Churchland lab

By Felicia Davatolhagh & Anne Churchland

Today’s paper is Cortical Glutamatergic Projection Neuron Types Contribute to Distinct Functional Subnetworks by Hemanth Mohan, Xu An, Hideki Kondo, Shengli Zhao, Katherine S. Matho, Simon Musall, Partha Mitra, and Z. Josh Huang. In this paper, the authors reveal that pyramidal tract (PT) and intratelencephalic (IT) pyramidal neuron subtypes have distinct neural responses across cortex during different behavioral states and as an animal processes sensory information. 

Approach: The authors recorded large-scale calcium responses of PT and IT neurons across the dorsal cortex using widefield imaging and genetic targeting. Novel mouse driver lines Fezf2 and Plxnd1 were crossed onto an Ai148 reporter line to selectively express GCaMP6f in PT and IT neurons. This combination permitted the authors to monitor neural activity of distinct cell types through the intact cleared skull to understand the differences between PT and IT neural activity. 

Take-home messages: The main message taken from the paper is the observation that PT and IT neurons have distinct activation patterns during various aspects of behavior. The authors find differences during wakeful resting, spontaneous movements, and sensory stimulation (i.e. visual, whisker, and orofacial). Furthermore, they reveal that PT and IT neurons are dynamically tuned to different sensorimotor components of a hand-assisted pellet feeding task. Specifically, these pyramidal subtypes form functional subnetworks with activation patterns spanning distinct regions. PT neurons were activated across parietal and frontal cortex, while IT neurons were activated in orofacial primary sensory cortex (frontolateral posterior node; FLP) and in primary and secondary motor cortex (frontolateral anterior node; FLA). These subnetworks were further dissected using a laser scanning method to bilaterally inhibit regions of the dorsal cortex, finding that parietofrontal and frontolateral subnetworks serve distinct roles in the feeding behavior paradigm.

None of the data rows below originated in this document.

### config.mk
export PLATFORM = sky130hd
export DESIGN_NAME = dp_contention_arb
export DESIGN_NICKNAME = d
export VERILOG_FILES = /design/src/rtl/dpa_pkg.sv /design/src/rtl/dpa_port_stage.sv /design/src/rtl/dpa_arb_core.sv /design/src/rtl/dp_contention_arb.sv
export SDC_FILE = /design/constraint.sdc
export NUM_CORES = 1
export LEC_CHECK = 0
export BUFFER_PORTS_ARGS = -buffer_cell sky130_fd_sc_hd__buf_4
export CORE_ASPECT_RATIO = 0.75
export CORE_UTILIZATION = 50
export DETAILED_ROUTE_END_ITERATION = 6
export GPL_ROUTABILITY_DRIVEN = 0
export GPL_TIMING_DRIVEN = 0
export MAX_ROUTING_LAYER = met4
export PLACE_DENSITY = 0.71
export SETUP_SLACK_MARGIN = 0.02
export SYNTH_ARGS = -nofsm -noshare
export SYNTH_HDL_FRONTEND = slang
export SYNTH_SLANG_ARGS = --single-unit
### constraint.sdc
create_clock -name clk -period 2.55 [get_ports clk]
set_input_delay 0.51 -clock clk [delete_from_list [all_inputs] [get_ports clk]]
set_output_delay 0.51 -clock clk [all_outputs]
set_load 0.02 [all_outputs]
### src/rtl/dpa_pkg.sv
package dpa_pkg;
  typedef enum logic [1:0] {
    OWN_NONE  = 2'd0,
    OWN_LEFT  = 2'd1,
    OWN_RIGHT = 2'd2
  } owner_t;

  localparam int NPORTS = 2;
  localparam int PL     = 0;
  localparam int PR     = 1;
endpackage

### src/rtl/dpa_port_stage.sv
module dpa_port_stage #(
  parameter int ADDR_W = 13
) (
  input  logic              clk,
  input  logic              rst_n,
  input  logic              sel,
  input  logic [ADDR_W-1:0] addr,
  input  logic              wr_req,
  output logic              sel_q,
  output logic [ADDR_W-1:0] addr_q,
  output logic              fresh,
  output logic              wr_req_d2
);
  logic              sel_q2;
  logic [ADDR_W-1:0] addr_q2;
  logic              wr_q;
  logic              wr_q2;
  logic              addr_ld;
  logic              hist_ld;

  // clock enables: capture address only for a selected port
  assign addr_ld = sel;
  assign hist_ld = sel_q;

  always_ff @(posedge clk or negedge rst_n) begin
    if (!rst_n) begin
      sel_q  <= 1'b0;
      sel_q2 <= 1'b0;
      wr_q   <= 1'b0;
      wr_q2  <= 1'b0;
    end else begin
      sel_q  <= sel;
      sel_q2 <= sel_q;
      wr_q   <= wr_req;
      wr_q2  <= wr_q;
    end
  end

  always_ff @(posedge clk or negedge rst_n) begin
    if (!rst_n) begin
      addr_q <= '0;
    end else if (addr_ld) begin
      addr_q <= addr;
    end
  end

  always_ff @(posedge clk or negedge rst_n) begin
    if (!rst_n) begin
      addr_q2 <= '0;
    end else if (hist_ld) begin
      addr_q2 <= addr_q;
    end
  end

  // selection became valid or changed in the latest sample
  always_comb begin
    fresh = sel_q && (!sel_q2 || (addr_q != addr_q2));
  end

  assign wr_req_d2 = wr_q2;
endmodule

### src/rtl/dpa_arb_core.sv
module dpa_arb_core
  import dpa_pkg::*;
#(
  parameter int ADDR_W = 13
) (
  input  logic              clk,
  input  logic              rst_n,
  input  logic              l_sel,
  input  logic [ADDR_W-1:0] l_addr,
  input  logic              l_fresh,
  input  logic              r_sel,
  input  logic [ADDR_W-1:0] r_addr,
  input  logic              r_fresh,
  output logic              l_lose,
  output logic              r_lose
);
  owner_t owner_q;
  owner_t owner_d;
  logic   match;

  assign match = l_sel && r_sel && (l_addr == r_addr);

  always_comb begin
    owner_d = owner_q;
    if (!match) begin
      owner_d = OWN_NONE;
    end else if (owner_q == OWN_NONE) begin
      // later arrival loses; same-cycle arrival goes to the left port
      if (l_fresh && !r_fresh) owner_d = OWN_RIGHT;
      else                     owner_d = OWN_LEFT;
    end
  end

  always_ff @(posedge clk or negedge rst_n) begin
    if (!rst_n) owner_q <= OWN_NONE;
    else        owner_q <= owner_d;
  end

  assign l_lose = (owner_q == OWN_RIGHT);
  assign r_lose = (owner_q == OWN_LEFT);

  AST_BUSY_NEEDS_MATCH: assert property (@(posedge clk) disable iff (!rst_n)
    (owner_q != OWN_NONE) |-> $past(match));

  AST_OWNER_STICKY: assert property (@(posedge clk) disable iff (!rst_n)
    ((owner_q != OWN_NONE) && match) |=> (owner_q == $past(owner_q)));

  AST_TIE_LEFT: assert property (@(posedge clk) disable iff (!rst_n)
    ((owner_q == OWN_NONE) && match && l_fresh && r_fresh) |=> (owner_q == OWN_LEFT));

  AST_LATE_LOSES: assert property (@(posedge clk) disable iff (!rst_n)
    ((owner_q == OWN_NONE) && match && l_fresh && !r_fresh) |=> l_lose);
endmodule

### src/rtl/dp_contention_arb.sv
module dp_contention_arb
  import dpa_pkg::*;
#(
  parameter int ADDR_W = 13
) (
  input  logic              clk,
  input  logic              rst_n,
  input  logic              master_mode,
  input  logic              l_sel,
  input  logic [ADDR_W-1:0] l_addr,
  input  logic              l_wr_req,
  input  logic              r_sel,
  input  logic [ADDR_W-1:0] r_addr,
  input  logic              r_wr_req,
  input  logic              l_busy_in_n,
  input  logic              r_busy_in_n,
  output logic              l_busy_n,
  output logic              r_busy_n,
  output logic              l_wr_en,
  output logic              r_wr_en
);
  logic              sel_in   [NPORTS];
  logic [ADDR_W-1:0] addr_in  [NPORTS];
  logic              wr_in    [NPORTS];
  logic              bin_n    [NPORTS];
  logic              sel_q    [NPORTS];
  logic [ADDR_W-1:0] addr_q   [NPORTS];
  logic              fresh    [NPORTS];
  logic              wr_d2    [NPORTS];
  logic              lose     [NPORTS];
  logic              busy_eff [NPORTS];
  logic              busy_o_n [NPORTS];
  logic              wr_o     [NPORTS];

  assign sel_in[PL]  = l_sel;
  assign sel_in[PR]  = r_sel;
  assign addr_in[PL] = l_addr;
  assign addr_in[PR] = r_addr;
  assign wr_in[PL]   = l_wr_req;
  assign wr_in[PR]   = r_wr_req;
  assign bin_n[PL]   = l_busy_in_n;
  assign bin_n[PR]   = r_busy_in_n;

  for (genvar p = 0; p < NPORTS; p++) begin : g_port
    dpa_port_stage #(.ADDR_W(ADDR_W)) u_stage (
      .clk       (clk),
      .rst_n     (rst_n),
      .sel       (sel_in[p]),
      .addr      (addr_in[p]),
      .wr_req    (wr_in[p]),
      .sel_q     (sel_q[p]),
      .addr_q    (addr_q[p]),
      .fresh     (fresh[p]),
      .wr_req_d2 (wr_d2[p])
    );

    always_comb begin
      if (master_mode) begin
        busy_eff[p] = lose[p];
        busy_o_n[p] = !lose[p];
      end else begin
        busy_eff[p] = !bin_n[p];
        busy_o_n[p] = 1'b1;
      end
      wr_o[p] = wr_d2[p] && !busy_eff[p];
    end
  end

  dpa_arb_core #(.ADDR_W(ADDR_W)) u_core (
    .clk     (clk),
    .rst_n   (rst_n),
    .l_sel   (sel_q[PL]),
    .l_addr  (addr_q[PL]),
    .l_fresh (fresh[PL]),
    .r_sel   (sel_q[PR]),
    .r_addr  (addr_q[PR]),
    .r_fresh (fresh[PR]),
    .l_lose  (lose[PL]),
    .r_lose  (lose[PR])
  );

  assign l_busy_n = busy_o_n[PL];
  assign r_busy_n = busy_o_n[PR];
  assign l_wr_en  = wr_o[PL];
  assign r_wr_en  = wr_o[PR];

  AST_ONE_LOSER: assert property (@(posedge clk) disable iff (!rst_n)
    master_mode |-> (l_busy_n || r_busy_n));

  AST_NO_WRITE_WHEN_BUSY: assert property (@(posedge clk) disable iff (!rst_n)
    (master_mode && !l_busy_n) |-> !l_wr_en);

  AST_SLAVE_GATE: assert property (@(posedge clk) disable iff (!rst_n)
    (!master_mode && !r_busy_in_n) |-> !r_wr_en);

  AST_SLAVE_RELEASED: assert property (@(posedge clk) disable iff (!rst_n)
    !master_mode |-> (l_busy_n && r_busy_n));
endmodule

# Word level (Yosys, flattened, before mapping)
# Cells that the tools add are included.
# word_totals
regBits	62
in_bits	35
out_inout_bits	4
wordCells	45
# classes
n_reduce_logical	19
n_mux	7
eq_ne	6
# ops
op	count
13-bit inequality test	2
13-bit == test	1
1-bit logical NOT	9
1-bit logical AND	7
2-bit 2-to-1 mux	3
1-bit 2-to-1 mux	4
2-bit by 1-bit == test with 1-bit output, second input constant	1
2-bit == test, second input constant	1
2-bit logical NOT	1
1-bit logical OR	2
2-bit inequality test, second input constant	1

# Depth between registers and ports, before layout
# logic_depth
ltp_word	8
mapped_depth	6
ltp_nobuf	6

# By module
# A second synthesis with hierarchy kept.
# hier_totals
cells_unflattened	190
hier_area_um2	2680.1
# modules_own_cells
mod	seq_area_each_um2	n_inst	cells_per_inst	area_per_inst_um2
dpa_port_stage	750.7	2	76	1199.9
dpa_arb_core	50.0	1	32	252.7
dp_contention_arb	0.0	1	6	27.5

# Least setup slack after synthesis
# OpenSTA, ideal clock, no wires.
# synth_path
path_type	register to register
start	register g_port[1].u_stage.addr_q[5]
end	register u_core.owner_q[0]
n_path_buf	0
synth_period_minus_slack_ps	1615
stages_incl_launch_ff	7
arrival_ps	1491
required_ps	2426
setup_time_ps	124
setup_slack_ps	935
cell_sequence	dfrtp_1 xnor2_1 nand4_1 or4_1 a21oi_1 o21ai_0 nor4b_1
# synth_via
elab_chain_len	8
elab_cells_between_ends	11
cone_classes	eq/ne (3); mux (3); reduce/logical (5)
# synth_rtl
item	line_no	rtl
start: declaration	dpa_port_stage.sv:10	output logic [ADDR_W-1:0] addr_q,
start signal: assignment	dpa_port_stage.sv:43	addr_q <= addr;
13-bit inequality test	dpa_port_stage.sv:57	fresh = sel_q && (!sel_q2 || (addr_q != addr_q2));
1-bit logical OR	dpa_port_stage.sv:57	
1-bit logical AND	dpa_port_stage.sv:57	
1-bit logical NOT	dpa_arb_core.sv:29	if (l_fresh && !r_fresh) owner_d = OWN_RIGHT;
1-bit logical AND	dpa_arb_core.sv:29	
2-bit 2-to-1 mux	dpa_arb_core.sv:29	
2-bit 2-to-1 mux	dpa_arb_core.sv:27	end else if (owner_q == OWN_NONE) begin
2-bit 2-to-1 mux	dpa_arb_core.sv:25	if (!match) begin
end signal: assignment	dpa_arb_core.sv:36	else owner_q <= owner_d;
end: declaration	dpa_arb_core.sv:17	owner_t owner_q;
# Parallel ways exist; a longest one is shown, timed or not. The select of a mux whose other input is x is not followed.
# A chain may end at the register's enable or synchronous reset.

# Final worst setup path
# Same ends and word-level chain as after synthesis.

==> results.md <==
- Status: completed
- Critical Path Start: g_port[1].u_stage.addr_q[5]
- Slew @ Worst Pin: 0.763 ns
- Largest net degree at the start of global routing: 63
- Postcts setup bufs: 0
- Num CTS Buffers: 9
- Number of global-route vias before repair: 1,626
- Cell Area, Synth: 2660 µm²
- Final Util: 0.637
- Number of gates resized after CTS: 0
- DRT Wirelength: 4580 µm
- Max-slew headroom: 0.491
- Worst EP required: 2.76 ns
- Worst Skew: 0.00410 ns
- GR Util All Layers: 0.196
- First-pass GRT wire length: 7820 µm
- Worst Setup EP: u_core.owner_q[0]
- Crit share post-route: 0.716
- Number of H-tree levels: 3
- # fillers: 384
- RSZ-0062 raised after global routing: false
- R2R cell count: 6
- Antenna Violating Nets Remaining: 0
- Vias: 1,546
- Synthesized flop and latch total: 62
- Final Setup Violations: 0
- Drt drc: 0
- WP data arrival: 2.04 ns
- Share of cells above drive strength 1: 0.436
- Setup CP Type: reg2reg
- Die Ht: 65.2 µm
- Max-slew violations: 0
- Worst stage delay on the critical path: 0.52 ns
- Core area: 5010 µm²
- Post-Synthesis Cells: 184
- Max IR drop VDD: 0.375 mV
- Area grow syn2layout: 19.9%
- R2r startpoint: g_port[1].u_stage.addr_q[5]
- Drt first pass iters: 4
- Setup_tns: 0 ns
- Post-CTS Hold Fix Bufs: 0
- Syn_area_per_cell: 14.5 µm²
- Initial Util: 0.531
- # diodes: 0
- Fin cells: 308
- CTS Sinks: 62
- Post-synth cell types: 19
- Power Dens Cells: 700 nW/µm²
- Crit path max fanout: 4
- Nets: 268
- Shortest period the worst path allows: 1.82 ns
- Buffers and inverters on the worst path: 0
- CTS tree: yes
- Yosys warnings: 0
- CTS clock-pin slew for the worst setup and hold paths: 0.06 ns
- DP Worst Slack: 0.747 ns
- Total gr overflow: 0
- CTS root buffer: clkbuf_8
- Post-synthesis sequential area ratio: 0.583
- Via/cell ratio: 5.02
- Post-DP HPWL: 3390 µm
- Leak: 1.34 nW
- Routed len/inst: 14.9 µm
- Clock Tree Buf Depth: 2
- Max Fclk: 0.548 GHz
- Stages on the worst setup path: 6
- Top delay family on crit path: simple AND/OR/NAND/NOR gates
- Crit Reg-Reg Endpoint: u_core.owner_q[0]
- Final hold violations: 0
- I/O Pins: 39
- Initial antenna violation count: 0
- Die Area: 5620 µm²
- Placed insts: 294
- Starting DRC count in detailed routing: 48
- Crit-path cells: xnor2_1 -> nand4_1 -> or4_1 -> a21oi_1 -> o21ai_0 -> nor4b_1
- Nature of the critical path endpoint: flip-flop
- Setup crit start kind: flip-flop
- Max_cap viols: 0
- Class of the worst hold path: in2async
- Latest clock arrival within the worst-skew pair: 0.33 ns
- Worst R2R Setup Slack: 0.73 ns
- Rows: 22
- Synthesized Nets: 219
- Port Buf Inserts: 38
- CP max-delay cell: or4_1
- Setup ws final: 0.725 ns
- Die width: 86.3 µm
worst reg2reg max path, stage by stage, from the launching register on:
cell and delay, ns:
dfrtp_1 0.43, xnor2_1 0.17, nand4_1 0.12, or4_1 0.52, a21oi_1 0.24, o21ai_0 0.10
nor4b_1 0.14
cells in the mapped netlist, drive strengths merged:
cell type  count  share of area
or4            1         0.0028
clkbuf         4         0.0056
mux2          52           0.22
inv            1         0.0014
a21oi          2         0.0038
nor4b          1         0.0033
xor2           8          0.026
nand3          2         0.0038
nor4           3         0.0094
o211a          2         0.0075
nand3b         1         0.0028
xnor2         31           0.10
o21ai          1         0.0019
buf            2         0.0028
nand2          3         0.0042
nand4          7          0.016
dfrtp         62           0.58
o41ai          1         0.0033
stage by stage:
stage / instance area [µm²] / hold slack (ns) / total power, mW
floorplan: 2660 / 0.214 / 1.43
global placement: 3040 / 0.342 / 1.54
detailed placement: 3040 / 0.341 / 1.56
CTS: 3190 / 0.275 / 2.26
global route: 3190 / 0.266 / 2.36
finish: 3190 / 0.250 / 2.23
flip-flops by register name, summed over array words and instances, names as in the netlist:
name,flops
g_port.u_stage.addr_q2,26
g_port.u_stage.sel_q,2
g_port.u_stage.wr_req_d2,2
u_core.owner_q,2
g_port.u_stage.wr_q,2
g_port.u_stage.addr_q,26
g_port.u_stage.sel_q2,2
worst min path at each step:
stage	slack, ns	cells past startpoint	start	endpoint
after floorplan	0.21	0	rst_n	g_port[0].u_stage.addr_q2[0]
after global placement	0.34	0	g_port[0].u_stage.wr_q	g_port[0].u_stage.wr_req_d2
after detailed placement	0.34	0	g_port[1].u_stage.wr_q	g_port[1].u_stage.wr_req_d2
after CTS	0.27	1	l_wr_req	g_port[0].u_stage.wr_q
after global routing	0.27	1	l_wr_req	g_port[0].u_stage.wr_q
final	0.25	1	rst_n	g_port[0].u_stage.addr_q[5]
placed cells by master (no fill, tap or decap), drive strengths merged:
cell / instances
xnor2: 31
xor2: 8
nor4b: 1
inv: 1
o211a: 2
nand4: 7
clkinv: 2
a21oi: 2
buf: 40
nand3b: 1
nor4: 3
dfrtp: 62
mux2: 52
nand3: 2
or4: 1
nand2: 3
o41ai: 1
o21ai: 1
clkbuf: 16
report_power, final:
part	total [mW]	internal (mW)	switching (mW)	leakage (nW)
registers	1.20	1.09	0.107	0.730
clock network	0.691	0.365	0.326	0.0821
logic	0.342	0.217	0.125	0.526
cells by family after synthesis:
| logic type | synth area share |
|---|---|
| DFF | 0.583 |
| xor gates and xnor gates | 0.128 |
| buffers and inverters | 0.00987 |
| and+or+nand+nor | 0.0428 |
| AOI/OAI and AO/OA | 0.0164 |
| muxes | 0.220 |
final cells by class:
class,count,area [µm²],area share
clock buffers,12,145,0.0455
flip-flops and latches,62,1550,0.486
plain buffers,6,22.5,0.00705
clock inverters,2,10.0,0.00313
repair buffers,38,285,0.0893
multi-input cells,115,1080,0.340
well taps,72,90.1,0.0282
inverters,1,3.75,0.00118
metal layers:
layer	vias up	wire length (µm)	GRT usage
met5	-	0	-
met4	0	56	0.0500
met3	9	254	0.0754
met2	36	2110	0.304
met1	764	2150	0.243
li1	737	-	-
Power figures use the tool's default switching activity.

Skeptics corner: The authors found preferential activation of IT neurons over PT neurons in response to sensory inputs including visual, orofacial and whisking. This was surprising to us since given our observations of sensory-locked responses in both PT and IT neurons (Musall et al. 2022). It is important to note that a direct comparison of these figures is difficult since ΔF/F is used in Mohan et al, while the figure in Musall et al shows the output of an encoding model. Another potential contributor to this difference in findings may be the use of dissimilar sensory modalities (somatosensory vs. auditory) or behavioral state (passive vs. engaged in a task). Nonetheless, this raises interesting questions about the circumstances under which PT neurons are modulated by sensory signals.